Juice fasting (Juice cleansing)
Juice fasting involves consuming only fruit and vegetable juices while abstaining from eating other foods. The idea behind this is to hydrate and nourish the cells in the body with the right amount of minerals, antioxidants, vitamins, and enzymes that are not available from cooked foods. It also helps your kidneys process the waste that is released during fasting so you don’t feel ill.
You can consume the juices up to 3 times a day in place of other meals—dinner, lunch, and breakfast.
Stock or Bone Broth Fasting
Like juice fasting, this is a way to get nutrients and liquid in you while still fasting. Make a clear chicken stock or beef stock and sip it. Isn’t this what you do when you are sick anyways? Fasting is something many of us do naturally when we are sick.

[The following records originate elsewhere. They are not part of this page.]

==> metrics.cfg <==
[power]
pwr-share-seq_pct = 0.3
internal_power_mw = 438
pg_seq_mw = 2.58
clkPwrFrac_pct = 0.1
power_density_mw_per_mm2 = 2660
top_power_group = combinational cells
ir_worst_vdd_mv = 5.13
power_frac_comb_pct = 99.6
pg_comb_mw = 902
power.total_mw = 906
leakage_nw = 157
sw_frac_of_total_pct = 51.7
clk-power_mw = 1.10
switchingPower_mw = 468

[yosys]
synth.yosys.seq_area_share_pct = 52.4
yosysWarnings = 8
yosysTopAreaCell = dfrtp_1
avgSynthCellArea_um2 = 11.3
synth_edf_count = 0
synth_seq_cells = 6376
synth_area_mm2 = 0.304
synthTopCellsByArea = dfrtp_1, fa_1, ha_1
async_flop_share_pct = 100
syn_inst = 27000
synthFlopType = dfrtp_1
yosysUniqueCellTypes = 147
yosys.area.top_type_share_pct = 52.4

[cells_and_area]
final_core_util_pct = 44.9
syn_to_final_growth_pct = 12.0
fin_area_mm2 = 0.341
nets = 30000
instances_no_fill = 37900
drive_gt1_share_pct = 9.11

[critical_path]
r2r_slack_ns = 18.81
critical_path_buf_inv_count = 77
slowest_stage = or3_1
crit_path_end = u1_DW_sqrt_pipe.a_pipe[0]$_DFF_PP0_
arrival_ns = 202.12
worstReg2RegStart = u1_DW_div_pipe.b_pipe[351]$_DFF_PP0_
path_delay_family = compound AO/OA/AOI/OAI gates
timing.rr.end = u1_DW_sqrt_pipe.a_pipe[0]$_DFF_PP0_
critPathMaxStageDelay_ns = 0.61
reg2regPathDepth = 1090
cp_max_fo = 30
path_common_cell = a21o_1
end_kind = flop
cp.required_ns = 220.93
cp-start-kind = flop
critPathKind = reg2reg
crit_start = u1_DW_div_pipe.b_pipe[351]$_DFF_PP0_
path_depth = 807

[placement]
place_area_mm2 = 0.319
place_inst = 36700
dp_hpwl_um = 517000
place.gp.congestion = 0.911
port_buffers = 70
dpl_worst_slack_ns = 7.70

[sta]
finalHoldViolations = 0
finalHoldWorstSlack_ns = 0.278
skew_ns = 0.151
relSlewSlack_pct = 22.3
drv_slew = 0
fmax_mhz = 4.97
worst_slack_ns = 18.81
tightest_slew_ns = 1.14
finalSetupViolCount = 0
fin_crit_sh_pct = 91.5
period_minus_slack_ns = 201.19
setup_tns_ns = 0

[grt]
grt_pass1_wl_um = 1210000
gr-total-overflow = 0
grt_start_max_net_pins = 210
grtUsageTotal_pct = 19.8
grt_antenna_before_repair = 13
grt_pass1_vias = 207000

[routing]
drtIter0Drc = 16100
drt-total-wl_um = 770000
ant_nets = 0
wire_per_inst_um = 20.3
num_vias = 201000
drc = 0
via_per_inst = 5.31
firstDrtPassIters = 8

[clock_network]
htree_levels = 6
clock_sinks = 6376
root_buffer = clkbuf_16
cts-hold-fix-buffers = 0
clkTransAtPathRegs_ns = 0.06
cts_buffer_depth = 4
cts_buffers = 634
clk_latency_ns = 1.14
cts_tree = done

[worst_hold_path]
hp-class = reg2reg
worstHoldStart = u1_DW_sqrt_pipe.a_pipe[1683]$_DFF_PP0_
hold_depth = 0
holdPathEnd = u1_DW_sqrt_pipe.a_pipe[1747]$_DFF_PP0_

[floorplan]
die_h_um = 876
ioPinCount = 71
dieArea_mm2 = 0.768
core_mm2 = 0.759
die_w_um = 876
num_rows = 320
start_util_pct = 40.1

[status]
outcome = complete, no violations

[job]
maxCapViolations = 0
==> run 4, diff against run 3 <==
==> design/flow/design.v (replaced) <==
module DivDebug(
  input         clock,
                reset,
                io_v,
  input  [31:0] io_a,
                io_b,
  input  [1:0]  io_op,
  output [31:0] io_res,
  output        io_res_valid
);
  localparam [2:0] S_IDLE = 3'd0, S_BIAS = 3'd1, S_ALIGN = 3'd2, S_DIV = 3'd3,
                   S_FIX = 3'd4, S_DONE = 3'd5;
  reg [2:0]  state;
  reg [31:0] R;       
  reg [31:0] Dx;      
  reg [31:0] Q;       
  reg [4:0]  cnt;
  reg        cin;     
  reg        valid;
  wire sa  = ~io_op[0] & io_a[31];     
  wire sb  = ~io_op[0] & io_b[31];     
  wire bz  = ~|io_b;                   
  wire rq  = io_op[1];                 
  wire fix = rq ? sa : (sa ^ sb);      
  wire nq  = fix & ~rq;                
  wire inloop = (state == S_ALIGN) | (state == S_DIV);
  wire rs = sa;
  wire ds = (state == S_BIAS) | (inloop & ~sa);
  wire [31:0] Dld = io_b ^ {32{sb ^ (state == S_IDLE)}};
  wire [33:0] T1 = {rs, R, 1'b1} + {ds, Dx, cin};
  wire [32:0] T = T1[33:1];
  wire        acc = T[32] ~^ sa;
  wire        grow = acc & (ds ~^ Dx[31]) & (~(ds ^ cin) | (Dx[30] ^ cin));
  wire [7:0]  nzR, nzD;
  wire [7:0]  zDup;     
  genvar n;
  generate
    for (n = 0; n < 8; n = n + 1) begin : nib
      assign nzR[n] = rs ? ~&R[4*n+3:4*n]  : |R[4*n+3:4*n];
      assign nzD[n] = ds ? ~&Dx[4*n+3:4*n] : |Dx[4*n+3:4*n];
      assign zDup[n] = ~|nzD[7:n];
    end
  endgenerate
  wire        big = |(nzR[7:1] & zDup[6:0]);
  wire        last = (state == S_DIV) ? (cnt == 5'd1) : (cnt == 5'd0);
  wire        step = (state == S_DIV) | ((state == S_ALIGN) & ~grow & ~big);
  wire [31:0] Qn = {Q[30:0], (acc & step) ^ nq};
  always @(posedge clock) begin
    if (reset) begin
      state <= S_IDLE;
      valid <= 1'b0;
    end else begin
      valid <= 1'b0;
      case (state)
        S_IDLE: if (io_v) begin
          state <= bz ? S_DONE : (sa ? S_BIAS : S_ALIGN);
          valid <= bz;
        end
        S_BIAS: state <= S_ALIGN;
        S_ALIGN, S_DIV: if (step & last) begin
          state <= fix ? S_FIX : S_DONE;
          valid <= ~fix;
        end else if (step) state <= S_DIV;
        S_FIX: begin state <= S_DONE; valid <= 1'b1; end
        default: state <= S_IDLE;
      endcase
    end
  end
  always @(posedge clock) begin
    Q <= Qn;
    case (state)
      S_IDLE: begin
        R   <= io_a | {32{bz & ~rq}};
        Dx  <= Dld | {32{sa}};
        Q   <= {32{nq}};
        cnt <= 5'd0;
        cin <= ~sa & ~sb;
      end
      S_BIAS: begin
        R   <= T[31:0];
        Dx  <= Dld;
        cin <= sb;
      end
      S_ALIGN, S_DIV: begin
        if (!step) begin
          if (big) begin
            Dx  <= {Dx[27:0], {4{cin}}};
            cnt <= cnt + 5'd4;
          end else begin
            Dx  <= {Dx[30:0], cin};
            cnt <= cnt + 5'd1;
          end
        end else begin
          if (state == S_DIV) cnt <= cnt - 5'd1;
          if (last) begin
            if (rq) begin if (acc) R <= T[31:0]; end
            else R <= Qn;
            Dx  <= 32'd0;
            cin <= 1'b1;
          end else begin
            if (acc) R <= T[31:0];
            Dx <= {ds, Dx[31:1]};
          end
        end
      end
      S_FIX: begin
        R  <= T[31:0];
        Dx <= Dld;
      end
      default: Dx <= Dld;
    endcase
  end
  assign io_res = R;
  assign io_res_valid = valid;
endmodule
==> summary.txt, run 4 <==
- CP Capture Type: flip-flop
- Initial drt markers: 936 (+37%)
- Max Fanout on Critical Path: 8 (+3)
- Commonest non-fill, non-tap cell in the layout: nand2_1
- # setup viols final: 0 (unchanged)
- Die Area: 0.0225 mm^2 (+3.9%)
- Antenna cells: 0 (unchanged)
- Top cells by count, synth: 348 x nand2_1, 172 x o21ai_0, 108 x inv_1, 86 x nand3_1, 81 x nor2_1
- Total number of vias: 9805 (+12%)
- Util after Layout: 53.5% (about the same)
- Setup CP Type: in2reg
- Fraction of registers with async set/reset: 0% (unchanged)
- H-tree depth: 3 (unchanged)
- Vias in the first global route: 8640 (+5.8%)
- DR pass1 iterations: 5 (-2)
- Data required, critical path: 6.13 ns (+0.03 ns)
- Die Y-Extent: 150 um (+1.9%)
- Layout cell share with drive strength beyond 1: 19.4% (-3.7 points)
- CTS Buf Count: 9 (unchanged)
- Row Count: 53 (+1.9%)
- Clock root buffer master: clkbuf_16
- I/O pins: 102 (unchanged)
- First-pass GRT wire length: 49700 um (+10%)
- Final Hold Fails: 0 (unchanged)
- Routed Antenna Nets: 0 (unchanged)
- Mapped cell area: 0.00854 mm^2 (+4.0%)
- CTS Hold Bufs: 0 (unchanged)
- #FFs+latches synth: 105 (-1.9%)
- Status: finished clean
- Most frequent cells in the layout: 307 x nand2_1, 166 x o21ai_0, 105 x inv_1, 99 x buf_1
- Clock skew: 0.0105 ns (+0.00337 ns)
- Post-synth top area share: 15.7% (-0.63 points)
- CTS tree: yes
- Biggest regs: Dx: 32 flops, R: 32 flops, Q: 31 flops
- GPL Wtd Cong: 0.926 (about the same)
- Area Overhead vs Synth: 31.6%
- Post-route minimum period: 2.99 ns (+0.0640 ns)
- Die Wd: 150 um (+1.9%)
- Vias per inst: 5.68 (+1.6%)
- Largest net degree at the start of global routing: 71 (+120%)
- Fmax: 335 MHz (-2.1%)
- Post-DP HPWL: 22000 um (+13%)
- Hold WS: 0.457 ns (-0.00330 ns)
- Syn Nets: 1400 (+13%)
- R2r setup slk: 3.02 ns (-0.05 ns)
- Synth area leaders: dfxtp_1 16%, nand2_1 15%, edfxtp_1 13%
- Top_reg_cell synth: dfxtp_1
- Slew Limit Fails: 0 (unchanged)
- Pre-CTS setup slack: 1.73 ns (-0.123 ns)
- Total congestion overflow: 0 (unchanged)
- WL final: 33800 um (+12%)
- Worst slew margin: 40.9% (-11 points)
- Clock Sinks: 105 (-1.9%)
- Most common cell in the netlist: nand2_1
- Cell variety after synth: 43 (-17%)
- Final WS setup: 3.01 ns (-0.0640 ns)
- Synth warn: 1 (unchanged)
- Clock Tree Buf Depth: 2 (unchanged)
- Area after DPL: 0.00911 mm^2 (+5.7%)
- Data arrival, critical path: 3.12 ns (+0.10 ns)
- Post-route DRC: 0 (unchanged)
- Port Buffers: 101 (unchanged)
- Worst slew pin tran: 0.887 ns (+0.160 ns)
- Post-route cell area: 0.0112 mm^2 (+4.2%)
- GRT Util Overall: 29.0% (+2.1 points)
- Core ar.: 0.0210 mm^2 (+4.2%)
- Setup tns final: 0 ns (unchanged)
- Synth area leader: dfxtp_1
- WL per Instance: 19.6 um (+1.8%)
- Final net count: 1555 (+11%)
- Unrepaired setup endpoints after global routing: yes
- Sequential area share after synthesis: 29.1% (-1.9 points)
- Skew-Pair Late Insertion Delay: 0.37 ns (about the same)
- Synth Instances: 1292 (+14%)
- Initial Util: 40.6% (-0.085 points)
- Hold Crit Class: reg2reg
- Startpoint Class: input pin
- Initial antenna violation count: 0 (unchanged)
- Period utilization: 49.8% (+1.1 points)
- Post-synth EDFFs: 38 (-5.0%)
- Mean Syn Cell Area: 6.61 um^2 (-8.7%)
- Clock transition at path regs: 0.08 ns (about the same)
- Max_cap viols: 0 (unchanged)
What follows belongs to an exercise in optimizing a design on an open flow for small area; a production flow would make more cautious choices.
Where RTL was checked, it was by simulation tests only, not by an equivalence proof against the original.
The clock input has no modelled driver; a real chip could not lean on it and would need a root buffer or a full tree.
Power is estimated from default activity; no workload was simulated.

==> flow/design.v <==
`timescale 1ns/1ps
module deb #(parameter ASYNC = 0) (
    input ck, reset,
    input button,
    output reg d,
    output p0, p1           
);
    localparam [3:0] P = 4'b1010;
    reg [3:0] s;
    wire [3:0] c = s ^ P;
    wire hold = (c == 4'd0);
    wire go = hold & (button ^ d);
    wire g = (~c[3] & ~c[2] & (c[1] | c[0])) | (c[3] & c[2] & ~c[1]);
    wire [3:0] nc = {c[2:0], g | go};
    always @(posedge ck)
        s <= reset ? P : (nc ^ P);
    if (ASYNC) begin : g_async
        always @(posedge ck, posedge reset)
            if (reset) d <= 1'b0;
            else d <= d ^ go;
    end else begin : g_sync
        always @(posedge ck)
            d <= ~reset & (d ^ go);
    end
    assign p0 = d & c[0] & ~c[1] & ~c[2] & ~c[3];
    assign p1 = d & c[0] & c[1] & ~c[2];
endmodule
module lfsr #(parameter W = 4, parameter K = 0, parameter XN = 0,
              parameter [W-1:0] E = 0, parameter [W-1:0] X = 0) (
    input ck,
    input load,
    output hit
);
    localparam [W-1:0] P = {(W+1)/2{2'b10}};
    reg [W-1:0] s;
    wire [W-1:0] q = s ^ P;
    assign hit = (q == E);
    wire fb = q[W-1] ^ q[K] ^ XN[0] ^ hit;
    always @(posedge ck)
        s <= load ? (X ^ P) : ({q[W-2:0], fb} ^ P);
endmodule
module top(
    input ck, reset,
    input mode, hh, mm, switch,
    output alarm, mode0, mode1,
    output CA, CB, CC, CD, CE, CF, CG, DP,
    output [7:0] AN
    );
    wire mode_d, mode_p0, mode_p1;
    wire hh_d, hh_p0, hh_p1;
    wire mm_d, mm_p0, mm_p1;
    wire sw_d, sw_p0, sw_p1;
    deb #(0) u0(ck, reset, mode, mode_d, mode_p0, mode_p1);
    deb #(0) u1(ck, reset, hh, hh_d, hh_p0, hh_p1);
    deb #(0) u2(ck, reset, mm, mm_d, mm_p0, mm_p1);
    deb #(1) u3(ck, reset, switch, sw_d, sw_p0, sw_p1);
    reg ca;
    always @(posedge ck, posedge reset)
        if (reset) ca <= 1'b1;
        else ca <= ca ^ mode_p0;
    wire sec, min, refresh, hit;
    lfsr #(13, 9, 0, 13'h23, 13'h47) t_hs(ck, reset, sec);
    lfsr #(20, 0, 1, 20'h58b0a, 20'hb1614) t_mn(ck, reset, min);
    lfsr #(4, 2, 1, 4'hc, 4'h8) t_rf(ck, reset, refresh);
    lfsr #(13, 9, 0, 13'h23, 13'h47) t_mt(ck, mm_p1, hit);
    localparam IDLE = 3'b000, WAIT = 3'b001, A1 = 3'b100, I1 = 3'b101, A2 = 3'b110, I2 = 3'b111;
    reg [2:0] s;
    reg [2:0] s_next;
    always @(*)
        case (s)
            IDLE: s_next = mm_p0 ? WAIT : IDLE;
            WAIT: s_next = !mm_d ? IDLE : (hit && !mm_p1) ? A1 : WAIT;
            A1:   s_next = !mm_d ? A2 : hit ? I1 : A1;
            I1:   s_next = A1;
            A2:   s_next = mm_d ? IDLE : hit ? I2 : A2;
            I2:   s_next = A2;
            default: s_next = IDLE;
        endcase
    always @(posedge ck)
        s <= reset ? IDLE : s_next;
    wire inc = s[0] & (s[2] | mm_p1);
    wire up_clock60 = (inc & ca) | (min & ~s[2]);
    wire up_alarm60 = inc & ~ca;
    wire ca_prev = ca ^ mode_p1;
    wire up_alarm24 = hh_p1 & ~ca_prev;
    reg [3:0] h0, h2, a0, a2;
    reg [2:0] h1, a1;
    reg [1:0] h3, a3;
    wire c0 = up_clock60 & h0[3] & h0[0];
    wire carry = c0 & h1[2] & h1[0];
    wire up_clock24 = carry | (hh_p1 & ca_prev);
    wire ac0 = up_alarm60 & a0[3] & a0[0];
    wire hw = h3[1] & h2[1] & h2[0];            
    wire aw = a3[1] & a2[1] & a2[0];
    always @(posedge ck, posedge reset)
        if (reset) h0 <= 0;
        else h0 <= h0 ^ ({4{up_clock60}} & {h0[0] & (h0[1] & h0[2] | h0[3]), h0[0] & h0[1], h0[0] & ~h0[3], 1'b1});
    always @(posedge ck)
        if (reset) begin
            h1 <= 0; h2 <= 0; h3 <= 0;
            a0 <= 0; a1 <= 0; a2 <= 0; a3 <= 0;
        end else begin
            h1 <= h1 ^ ({3{c0}} & {h1[0] & (h1[1] | h1[2]), h1[0] & ~h1[2], 1'b1});
            h2 <= hw ? (up_clock24 ? 4'd0 : h2) : h2 ^ ({4{up_clock24}} & {h2[0] & (h2[1] & h2[2] | h2[3]), h2[0] & h2[1], h2[0] & ~h2[3], 1'b1});
            h3 <= hw ? (up_clock24 ? 2'd0 : h3) : h3 ^ ({2{up_clock24 & h2[3] & h2[0]}} & {h3[0], 1'b1});
            a0 <= a0 ^ ({4{up_alarm60}} & {a0[0] & (a0[1] & a0[2] | a0[3]), a0[0] & a0[1], a0[0] & ~a0[3], 1'b1});
            a1 <= a1 ^ ({3{ac0}} & {a1[0] & (a1[1] | a1[2]), a1[0] & ~a1[2], 1'b1});
            a2 <= aw ? (up_alarm24 ? 4'd0 : a2) : a2 ^ ({4{up_alarm24}} & {a2[0] & (a2[1] & a2[2] | a2[3]), a2[0] & a2[1], a2[0] & ~a2[3], 1'b1});
            a3 <= aw ? (up_alarm24 ? 2'd0 : a3) : a3 ^ ({2{up_alarm24 & a2[3] & a2[0]}} & {a3[0], 1'b1});
        end
    reg [1:0] sel;
    always @(posedge ck, posedge reset)
        if (reset) sel <= 0;
        else sel <= sel ^ {refresh & sel[0], refresh};
    reg [3:0] hd, ad;
    always @(*)
        case (sel)
            2'd0: begin hd = h0; ad = a0; end
            2'd1: begin hd = {1'b0, h1}; ad = {1'b0, a1}; end
            2'd2: begin hd = h2; ad = a2; end
            default: begin hd = {2'b0, h3}; ad = {2'b0, a3}; end
        endcase
    wire [3:0] dig = ca ? hd : ad;
    reg [6:0] c;
    always @(*)
        case (dig)
            4'h0: c = 7'b0000001;
            4'h1: c = 7'b1001111;
            4'h2: c = 7'b0010010;
            4'h3: c = 7'b0000110;
            4'h4: c = 7'b1001100;
            4'h5: c = 7'b0100100;
            4'h6: c = 7'b0100000;
            4'h7: c = 7'b0001111;
            4'h8: c = 7'b0000000;
            4'h9: c = 7'b0000100;
            4'hA: c = 7'b0010000;
            4'hB: c = 7'b0000110;
            4'hC: c = 7'b0000100;
            4'hD: c = 7'b0100100;
            4'hE: c = 7'b0100000;
            default: c = 7'b0001111;
        endcase
    assign {CA, CB, CC, CD, CE, CF, CG} = c;
    assign AN = {4'b1111, ~(4'b0001 << sel)};
    reg sec_tog;
    always @(posedge ck)
        sec_tog <= ~reset & (sec_tog ^ sec);
    assign DP = ~((sel == 2'd2) & (~ca | sec_tog));
    assign alarm = sw_d & ({h3, h2, h1, h0} == {a3, a2, a1, a0});
    assign mode0 = ca;
    assign mode1 = ~ca;
endmodule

The body cleans and heals itself during this time, giving your digestive system a rest.
There you have it!
Personal Note on Intermittent Fasting:
I am not a doctor but only someone trained in college and grad school in biochemistry. I don’t normally recommend diets, mostly because they have been proven over and over (probably by you too!) that they don’t work, and secondly because I suffered from anorexia as a teen due to a high lean weight. People, including my doctor, were always telling me to lose more and more.
However, as an aging boomer, I recently started becoming a type 2 diabetic and wanted to find a natural way to fight it without pills or surgery. I feel that based on the research I have seen, fasts do work and that they are safe as long as you keep checking your fat percentage for your age and gender, preferably using the dunk tank method. Make sure you are in the healthy limit for fat percentage for your age. Also follow a high fat, low glycemic index diet.